6. The method according to claim 1, characterized in that, The lithium niobate single crystal thin film structure in step (1) consists of, from bottom to top: lithium niobate substrate, silicon dioxide, metal layer, and lithium niobate single crystal thin film.
7. The method according to claim 2, characterized in that, Metal alignment marks were fabricated on the surface of a lithium niobate single-crystal thin film. The film surface was patterned using photoresist, and the alignment marks were fabricated using ultraviolet lithography exposure and development. The photoresist spin coating speed was 2500-3500 r / min, and the spin coating time was 30-50 s. The developing solution was used, and the developing time was 10 s-50 s. The magnetron sputtered metal was Cr, with a thickness of 50-500 nm. The photoresist was removed from the surface using acetone and alcohol.

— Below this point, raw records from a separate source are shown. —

$ cat src/rtl/wb_arbiter.sv
// wb_arbiter: shares NR_WB_PORTS scoreboard write-back ports among NR_REQ
// functional-unit result sources, one holding register per requester.
//
// Ports:
//   clk_i, rst_ni        clock, synchronous active-low reset
//   flush_i              drops held and incoming results, masks wt_valid_o
//   req_valid_i/ready_o  per-requester result handshake
//   req_trans_id_i, req_data_i, req_ex_i   per-requester result payload
//   wt_valid_o, trans_id_o, wbdata_o, ex_o per-port write-back outputs

package ariane_pkg;

    localparam int unsigned TRANS_ID_BITS = 3;

    typedef struct packed {
        logic [63:0] cause;
        logic [63:0] tval;
        logic        valid;
    } exception_t;

endpackage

8. The method according to claim 3, characterized in that, The material used for wire bonding is Au.
9. The method according to claim 4, characterized in that, The Z-axis of the lithium niobate single crystal thin film should be placed perpendicular to the probe cantilever of the PFM equipment.
10. The method according to claim 4, characterized in that, The grayscale image used in PFM mode is a striped grayscale image with alternating black and white lines; the negative voltage of the tip output is -80 V ~ 0 V, and the positive voltage is 0 V ~ 120 V, where a positive voltage is applied to the white areas and a negative voltage is applied to the black areas in the grayscale image; the polarization flip domain area is not greater than 30 μm × 30 μm and not less than 1 μm × 1 μm.